INFORMATION PROVIDED>
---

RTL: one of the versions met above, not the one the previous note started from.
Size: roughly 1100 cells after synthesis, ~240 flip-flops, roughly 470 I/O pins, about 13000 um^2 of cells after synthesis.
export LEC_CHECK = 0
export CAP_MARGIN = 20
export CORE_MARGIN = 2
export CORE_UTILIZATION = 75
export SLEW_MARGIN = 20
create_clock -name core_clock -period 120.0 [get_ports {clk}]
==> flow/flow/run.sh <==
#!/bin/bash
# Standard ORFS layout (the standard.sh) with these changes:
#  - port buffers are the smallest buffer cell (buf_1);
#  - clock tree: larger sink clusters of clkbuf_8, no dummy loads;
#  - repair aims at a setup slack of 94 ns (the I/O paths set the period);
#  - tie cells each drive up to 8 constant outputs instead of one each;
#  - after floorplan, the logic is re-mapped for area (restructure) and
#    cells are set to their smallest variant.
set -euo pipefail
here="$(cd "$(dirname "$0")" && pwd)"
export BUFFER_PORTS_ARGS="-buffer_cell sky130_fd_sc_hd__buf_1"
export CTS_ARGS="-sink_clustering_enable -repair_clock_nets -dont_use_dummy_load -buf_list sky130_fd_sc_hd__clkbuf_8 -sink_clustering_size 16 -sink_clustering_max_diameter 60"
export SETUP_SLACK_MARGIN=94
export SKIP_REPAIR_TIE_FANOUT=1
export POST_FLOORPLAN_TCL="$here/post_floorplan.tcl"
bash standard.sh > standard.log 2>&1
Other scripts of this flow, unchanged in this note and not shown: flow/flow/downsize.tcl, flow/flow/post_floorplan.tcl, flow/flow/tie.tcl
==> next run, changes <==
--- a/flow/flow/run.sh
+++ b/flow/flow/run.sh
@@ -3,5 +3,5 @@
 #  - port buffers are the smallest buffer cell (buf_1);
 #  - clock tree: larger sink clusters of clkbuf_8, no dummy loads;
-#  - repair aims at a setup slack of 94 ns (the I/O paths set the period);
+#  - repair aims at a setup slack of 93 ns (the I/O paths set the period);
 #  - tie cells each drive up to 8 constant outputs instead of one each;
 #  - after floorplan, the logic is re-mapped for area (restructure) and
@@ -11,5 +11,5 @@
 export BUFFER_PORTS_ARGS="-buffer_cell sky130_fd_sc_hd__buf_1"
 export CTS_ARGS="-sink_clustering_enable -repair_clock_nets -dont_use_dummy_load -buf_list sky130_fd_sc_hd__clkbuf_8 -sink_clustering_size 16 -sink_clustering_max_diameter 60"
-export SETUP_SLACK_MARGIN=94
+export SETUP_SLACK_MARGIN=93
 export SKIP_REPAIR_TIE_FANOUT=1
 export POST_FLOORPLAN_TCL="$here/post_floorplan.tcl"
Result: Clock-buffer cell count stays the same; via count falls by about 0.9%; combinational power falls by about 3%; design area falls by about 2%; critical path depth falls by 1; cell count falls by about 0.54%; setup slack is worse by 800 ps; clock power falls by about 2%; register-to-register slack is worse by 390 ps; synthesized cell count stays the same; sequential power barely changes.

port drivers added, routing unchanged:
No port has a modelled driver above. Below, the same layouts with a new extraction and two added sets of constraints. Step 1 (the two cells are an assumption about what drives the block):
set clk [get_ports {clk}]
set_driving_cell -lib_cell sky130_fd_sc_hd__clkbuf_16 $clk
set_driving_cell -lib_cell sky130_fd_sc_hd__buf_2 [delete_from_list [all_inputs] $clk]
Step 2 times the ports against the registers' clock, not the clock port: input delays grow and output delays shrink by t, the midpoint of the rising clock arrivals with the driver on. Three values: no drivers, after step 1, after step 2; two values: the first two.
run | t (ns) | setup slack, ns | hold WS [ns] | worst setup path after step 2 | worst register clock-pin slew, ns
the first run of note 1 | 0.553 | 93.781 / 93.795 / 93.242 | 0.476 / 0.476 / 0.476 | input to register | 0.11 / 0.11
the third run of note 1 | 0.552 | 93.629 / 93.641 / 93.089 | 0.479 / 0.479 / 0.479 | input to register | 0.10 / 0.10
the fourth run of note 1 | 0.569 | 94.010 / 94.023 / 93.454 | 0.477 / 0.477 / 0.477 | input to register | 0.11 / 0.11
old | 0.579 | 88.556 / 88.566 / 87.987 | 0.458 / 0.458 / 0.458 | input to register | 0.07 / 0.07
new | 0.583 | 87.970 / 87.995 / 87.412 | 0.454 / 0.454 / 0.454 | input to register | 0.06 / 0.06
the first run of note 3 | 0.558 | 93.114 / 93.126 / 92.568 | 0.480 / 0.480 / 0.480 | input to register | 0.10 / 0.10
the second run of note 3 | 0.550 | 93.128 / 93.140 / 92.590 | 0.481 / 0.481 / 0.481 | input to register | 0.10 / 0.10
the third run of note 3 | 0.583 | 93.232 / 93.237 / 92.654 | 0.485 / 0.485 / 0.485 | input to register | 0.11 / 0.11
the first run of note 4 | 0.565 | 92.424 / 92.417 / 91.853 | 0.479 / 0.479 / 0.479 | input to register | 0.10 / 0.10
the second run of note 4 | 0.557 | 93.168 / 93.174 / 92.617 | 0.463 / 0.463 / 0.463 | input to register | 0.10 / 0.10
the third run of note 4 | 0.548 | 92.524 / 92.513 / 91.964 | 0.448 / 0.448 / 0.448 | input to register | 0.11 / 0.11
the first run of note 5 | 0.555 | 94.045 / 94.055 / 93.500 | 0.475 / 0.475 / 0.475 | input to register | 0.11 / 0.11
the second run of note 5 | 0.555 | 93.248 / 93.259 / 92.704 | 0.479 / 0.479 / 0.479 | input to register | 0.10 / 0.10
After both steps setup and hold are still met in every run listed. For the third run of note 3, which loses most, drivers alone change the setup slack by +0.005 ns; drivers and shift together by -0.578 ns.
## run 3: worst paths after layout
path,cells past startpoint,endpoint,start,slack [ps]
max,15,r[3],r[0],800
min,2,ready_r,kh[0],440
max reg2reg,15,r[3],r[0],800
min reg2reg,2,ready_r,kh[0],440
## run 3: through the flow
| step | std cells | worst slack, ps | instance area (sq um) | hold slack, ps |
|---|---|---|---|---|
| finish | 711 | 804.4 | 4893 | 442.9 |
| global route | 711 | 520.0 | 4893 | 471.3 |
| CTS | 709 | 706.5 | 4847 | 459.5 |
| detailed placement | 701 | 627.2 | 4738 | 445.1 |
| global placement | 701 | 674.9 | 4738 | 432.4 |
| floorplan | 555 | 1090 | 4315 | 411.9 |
This is an optimization exercise on Yosys and OpenROAD, whose aim is small area and a short achievable clock period, not a production implementation. Only simulation tests tie the RTL to the original design; equivalence was not proved.

==> flow/design.v (outline; a module is shown in full before it is edited, if it fits) <==
// module add32sk: 199 lines
// module add32skc: 201 lines
// module pg_ha: 4 lines
// module pg_gp: 4 lines
// module pg_g: 3 lines
// module add32bk: 120 lines
// module rf_read: 18 lines
// module aoi222: 3 lines
// module mul_tree: 1379 lines
// module mfa: 4 lines
// module mha: 4 lines
// module RISC_V: 121 lines
// module fin32: 12 lines
module RISC_V #(parameter LENGTH = 32)(
    input clock,reset,
    input [LENGTH-1:0] HRDATA_Instr, HRDATA_Data,
    output MemWrite,
    output [LENGTH-1:0] RegisterFile_RD2_w, HADDR,
    output [LENGTH-1:0] programCounter_Output
    );
  // ...
==> flow/flow/run.sh <==
#!/bin/bash
# Own layout flow: the standard synthesis and layout steps, with the port
# buffers that placement inserts made plain buffers (buf_2) instead of the
# delay cells buffer_ports picks by default, and timing repair aimed at the
# setup margin in flow/margin.txt (the SDC and clock period are unchanged).
# Each step's log is under orfs/logs; the two make runs log to synth.log and
# layout.log here.
set -euo pipefail
MARGIN=$(cat flow/margin.txt)
bash standard.sh synth > synth.log 2>&1
bash standard.sh "BUFFER_PORTS_ARGS=-buffer_cell sky130_fd_sc_hd__buf_2" SETUP_SLACK_MARGIN="$MARGIN" finish > layout.log 2>&1
==> flow/flow/margin.txt <==
6.5
==> flow/standard.sh <==
#!/bin/bash
# synth_recipe.tcl (not shown) runs the flow's synth.tcl, then flattens the netlist and writes it again
# the make line also repeats each setting of config.mk as NAME=value (left out here)
make -C /OpenROAD-flow-scripts/flow DESIGN_CONFIG=/design/flow/config.mk WORK_HOME=/design/flow/orfs CLKGATE_MAP_FILE= SYNTH_SCRIPT=/design/flow/synth_recipe.tcl "${@:-finish}"
==> flow/config.mk <==
export PLATFORM = sky130hd
export DESIGN_NAME = RISC_V
export DESIGN_NICKNAME = RISC_V
export VERILOG_FILES = /design/flow/design.v
export SDC_FILE = /design/flow/constraint.sdc
export NUM_CORES = 4
export LEC_CHECK = 0
export CAP_MARGIN = 20
export CORE_MARGIN = 2
export CORE_UTILIZATION = 40
export CTS_BUF_LIST = sky130_fd_sc_hd__clkbuf_8
export CTS_CLUSTER_DIAMETER = 80
export CTS_CLUSTER_SIZE = 12
export SETUP_SLACK_MARGIN = 5
export SLEW_MARGIN = 20
export SYNTH_HIERARCHICAL = 1
export TNS_END_PERCENT = 5
==> flow/constraint.sdc <==
create_clock -name core_clock -period 18.0 [get_ports {clock}]
set_input_delay 3.6000 -clock core_clock [delete_from_list [all_inputs] [get_ports {clock}]]
set_output_delay 3.6000 -clock core_clock [all_outputs]
set_load 0.01 [all_outputs]
==> flow_summary.toml, run 1 <==
[timing]
timing.final.ws_setup_ns = 6.16
fin_worst_skew_ns = 0.106
period_needed_ns = 11.84
hold_viol = 0

[cells_and_area]
final_layout_size_suffix_gt1_share_pct = 16.9
largest_register_ffs = 1024
finalNetCount = 5417
nonClockBufferCount = 375
multi_input_area_share_pct = 42.6

[critical_path]
r2r_end = "p_s[31]"
worstSetupEndpointType = "output pin"
worstPathArrival_ns = 8.24

[clock_network]
cts_tree = "done"
hold_buffers = 0
cts_buffer_depth = 3

[global_routing]
grtUsageTotal_pct = 32.9
grt_max_degree = 43

[status]
status = "timing/DRC/antenna clean"

[synth]
synthFlopType = "edfxtp_1"
synth_edf_count = 1024

[placement]
dpl-instance-area_um2 = 67500
==> module rf_read, before the edit <==
module rf_read (input [1023:0] q, input [4:0] a, input [31:0] w, input hit, input [31:0] npend,
                output [31:0] d);
wire [31:0] dec = 32'b1 << a;
wire [32:0] sel = {hit, dec & npend};
genvar j, g;
generate for (j = 0; j < 32; j = j + 1) begin : g_bit
    wire [32:0] v = {w[j], q[j+992], q[j+960], q[j+928], q[j+896], q[j+864], q[j+832], q[j+800],
                     q[j+768], q[j+736], q[j+704], q[j+672], q[j+640], q[j+608], q[j+576], q[j+544],
                     q[j+512], q[j+480], q[j+448], q[j+416], q[j+384], q[j+352], q[j+320], q[j+288],
                     q[j+256], q[j+224], q[j+192], q[j+160], q[j+128], q[j+96], q[j+64], q[j+32], q[j]};
    wire [10:0] n;
    for (g = 0; g < 11; g = g + 1) begin : g_grp
        aoi222 u (.a1(v[3*g]), .b1(sel[3*g]), .a2(v[3*g+1]), .b2(sel[3*g+1]),
                  .a3(v[3*g+2]), .b3(sel[3*g+2]), .y(n[g]));
    end
    assign d[j] = ~&n;
end endgenerate
endmodule
==> run 2, diff against run 1 <==
--- a/flow/design.v
+++ b/flow/design.v
@@ -546,3 +546,11 @@
     end
-    assign d[j] = ~&n;
+    wire [5:0] t;
+    for (g = 0; g < 5; g = g + 1) begin : g_t
+        nand2m u (.a(n[2*g]), .b(n[2*g+1]), .y(t[g]));
+    end
+    invm u_t5 (.a(n[10]), .y(t[5]));
+    wire u0, u1;
+    nor3m u_u0 (.a(t[0]), .b(t[1]), .c(t[2]), .y(u0));
+    nor3m u_u1 (.a(t[3]), .b(t[4]), .c(t[5]), .y(u1));
+    nand2m u_d (.a(u0), .b(u1), .y(d[j]));
 end endgenerate
@@ -552,2 +560,11 @@
 endmodule
+module nand2m (input a, input b, output y);
+assign y = ~(a & b);
+endmodule
+module nor3m (input a, input b, input c, output y);
+assign y = ~(a | b | c);
+endmodule
+module invm (input a, output y);
+assign y = ~a;
+endmodule
 module mul_tree (input [31:0] a, input [31:0] b, input sh, input [4:0] n, output [31:0] s, output [31:0] c);
==> flow_summary.toml, run 2 <==
[status]
status = "timing/DRC/antenna clean"

[placement]
place_congestion = 0.957
dpl-instance-area_um2 = 68800
port_buffers = 162
hpwl_mm = 182

[synth]
yosysTopAreaCell = "edfxtp_1"
synthMuxAreaShare_pct = 2.84
synth_most_common_cell = "edfxtp_1"
postSynthCellCount = 5127
synthSimpleGateAreaFrac_pct = 9.62
yosys-top-cells-area = "edfxtp_1, a222oi_1, fa_1"
async_flop_share_pct = 2.83
synth.avg_cell_area_um2 = 12.8
synth_top_family_by_area = "compound AO/OA/AOI/OAI gates"
synthTopCellsByCount = "edfxtp_1, a222oi_1, nand2_1"
yosysSeqAreaShare_pct = 50.5
synth_edf_count = 1024
synth-seq-cells = 1130
synth_xor_area_share_pct = 5.50
synth_compound_gate_area_share_pct = 19.1
synth_cell_types = 86
synth_top_area_share_pct = 47.0
synthAdderAreaFrac_pct = 9.27
yosysWarnings = 8
synthFlopType = "edfxtp_1"
synthesis.area_um2 = 65400

[critical_path]
worstPathArrival_ns = 12.43
worstSetupEndpointType = "flip-flop"
r2r_end = "p_s[31]"
path_cells = "buf_2 > nor3_1 > and3_1 > buf_4 > a222oi_1 > nand2_1 > nor3_2 > nand2_1 > xor2_1 > nor4_1 > nand4_1 > nor2_1 > mux2i_2 > o21a_1 > ha_1 > a21oi_1 > o21ai_0 > o31ai_4 > o21bai_1 > fa_1 > xor2_1 > mux2_2"
critPathKind = "input pin to flip-flop"
critical_path.slowest_cell = "o21a_1"
r2r_start = "p_s[0]"
reg2reg_depth = 30
slowest_delay_ns = 0.80
startpoint_type = "input pin"
reg2reg_slack_ns = 7.65
critPathMaxFanout = 32
cp.required_ns = 18.79

[drt]
wirelength_mm = 281
wl_per_cell_um = 37.5
first_pass_iters = 15
routed_via_density = 7.09
vias = 53200
first_iter_violations = 11900
drc = 0
detail-route-antenna-nets = 0

[worst_hold_path]
holdPathEnd = "p_s[22]"
whs_path_depth = 2
hold_class = "flip-flop to flip-flop"
min-delay-start = "pc[22]"

[die]
core_region_area_um2 = 163000
initial_utilization_pct = 40.2
fp-row-count = 148
io_pins = 163
die-height_um = 408
die_w_um = 408
die_area_um2 = 167000

[clock_network]
cts_htree_levels = 3
cts_tree = "done"
cts_buffer_depth = 3
root_buffer = "clkbuf_8"
clk_pin_slew_ns = 0.10
clock_latency_ns = 0.90
hold_buffers = 0
numCtsBuffers = 106
cts.sinks = 1130

[timing]
setup_viol = 0
max_slew_margin_pct = 19.0
timing.final.crit_share_pct = 64.7
period_needed_ns = 11.64
grt_setup_unrepaired = "yes"
max_freq_mhz = 85.9
fin_setup_tns_ns = 0
slew_viol_final = 0
fin_worst_skew_ns = 0.0732
hold_viol = 0
max_slew.worst_pin.slew_ns = 1.21

[cells_and_area]
multi_input_area_um2 = 31300
seq_area_um2 = 33000
area.growth.synth_to_final_pct = 9.79
final_common_cell = "edfxtp_1"
fin_area_um2 = 71800
fillers = 14800
largest_register_ffs = 1024
final_layout_size_suffix_gt1_share_pct = 18.0
finalNetCount = 5717
final_cell_mix = "edfxtp_1, a222oi_1, nand2_1, xnor2_1, a22oi_1"
regMostFlops = "rf"

[global_routing]
antenna_found_initial = 10
grt-ovfl-total = 0
grt_max_degree = 65
grt_pass1_vias = 50000
grt_pass1_wl_mm = 385
grtUsageTotal_pct = 32.2

[job]
maxCapViolations = 0
run 2: critical path, delay by kind of cell:
family / cells / cell delay (ns)
simple gates: 8 / 3.17
xor+xnor: 2 / 0.56
buf+inv: 2 / 0.81
fa+ha+maj: 2 / 0.82
mux: 2 / 0.96
compound gates: 6 / 2.42
run 2: through the flow:
step / hold WS, ns / cells / util, % / worst slack (ns)
after global placement: 0.642 / 7337 / 42.3 / 5.34
after floorplan: 0.582 / 5128 / - / 7.45
final: 0.672 / 7506 / 44.1 / 6.36
after CTS: 0.665 / 7469 / 43.6 / 6.49
after detailed placement: 0.636 / 7337 / 42.3 / 5.27
after global routing: 0.698 / 7501 / 44.1 / 6.48
run 2: kinds of logic after synthesis:
group,count (synthesis)
and+or+nand+nor,1177
DFF,1130
adders and majority gates,348
muxes,173
xor gates and xnor gates,409
other,2
buffers and inverters,407
AOI/OAI and AO/OA,1481
run 2: final cells by class:
cell class              instances  area share (%)
well taps                    2175            3.79
repair buffers                356            3.54
clock buffers                 107            2.05
multi-input cells            3594            43.7
diodes                          6          0.0209
clock inverters                23           0.289
inverters                     115           0.603
flip-flops and latches       1130            46.0
run 2: per-module statistics from Yosys (local to each module, per instance), a selection:
module / flops+latches / cells inside / times used / cell area, um2
mha: 0 / 1 / 29 / 12.5
invm: 0 / 1 / 64 / 3.75
mfa: 0 / 1 / 210 / 20.0
RISC_V: 1130 / 2045 / 1 / 38800
pg_g: 0 / 1 / 61 / 7.51
pg_gp: 0 / 2 / 90 / 13.8
nand2m: 0 / 1 / 384 / 3.75
aoi222: 0 / 1 / 704 / 10.0
pg_ha: 0 / 1 / 64 / 12.5
nor3m: 0 / 1 / 128 / 10.0
fin32: 0 / 76 / 1 / 543
add32skc: 0 / 32 / 1 / 280
add32sk: 0 / 32 / 1 / 279
rf_read: 0 / 44 / 2 / 300
run 2: worst max-delay path by stage:
stage	start	end	slack, ns	cells after the start
2_1_floorplan	HRDATA_Instr[18]	HADDR[22]	7.45	15
3_3_place_gp	HRDATA_Instr[22]	p_s[31]	5.34	23
3_5_place_dp	HRDATA_Instr[22]	p_s[31]	5.27	23
4_1_cts	HRDATA_Instr[16]	HADDR[22]	6.49	17
5_1_grt	HRDATA_Instr[16]	HADDR[30]	6.48	17
6_report	HRDATA_Instr[24]	pc[27]	6.36	22
run 2: layer usage:
layer	global-route usage [%]	up-vias	wire, um
met1	41.8	26800	100000
met2	47.3	4505	120000
met5	0	-	39
li1	-	21100	-
met4	17.6	6	18700
met3	10.8	734	42900
run 2: repair_timing:
action | in CTS | in global routing
buffers inserted | 1 | 24
cloned | 1 | 5
setup endpoints to repair | 33 | 44
pin swaps | 23 | 65
resized for setup | 99 | 112

==> afterwards: timing with drivers on the ports <==
How much do the figures lean on ideal ports? The routed layouts below were timed once more, with nothing changed but the port constraints. Step 1 assumes that a clkbuf_16 drives the clock port and a buf_2 every other input. Step 2, shift: input delay + t, output delay - t, t = (earliest + latest rising clock arrival at the registers) / 2. This alone moves slack from input paths to output paths. Slacks: no drivers / after step 1 / after step 2; pairs: no drivers / after step 1.
run | t, ns | slack for setup (ns) | clock arrival spread, ns | worst data-port slew with drivers (ns) | cell pins on the clock port's net
run 1 | 0.971 | 6.164 / 5.917 / 5.342 | 0.107 / 0.107 | 0.26 | 1
run 2 | 0.957 | 6.360 / 6.371 / 5.451 | 0.090 / 0.090 | 0.07 | 1
After both steps setup and hold are still met in every run listed. The setup slack of run 2, which loses most, moves by +0.011 ns with the drivers and by -0.909 ns with both steps.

INSTRUCTIONS FOR THE TASK> Which lines above contain the word "constant"? Show each of them.

RESULT OF THE TASK>
#  - tie cells each drive up to 8 constant outputs instead of one each;
 #  - tie cells each drive up to 8 constant outputs instead of one each;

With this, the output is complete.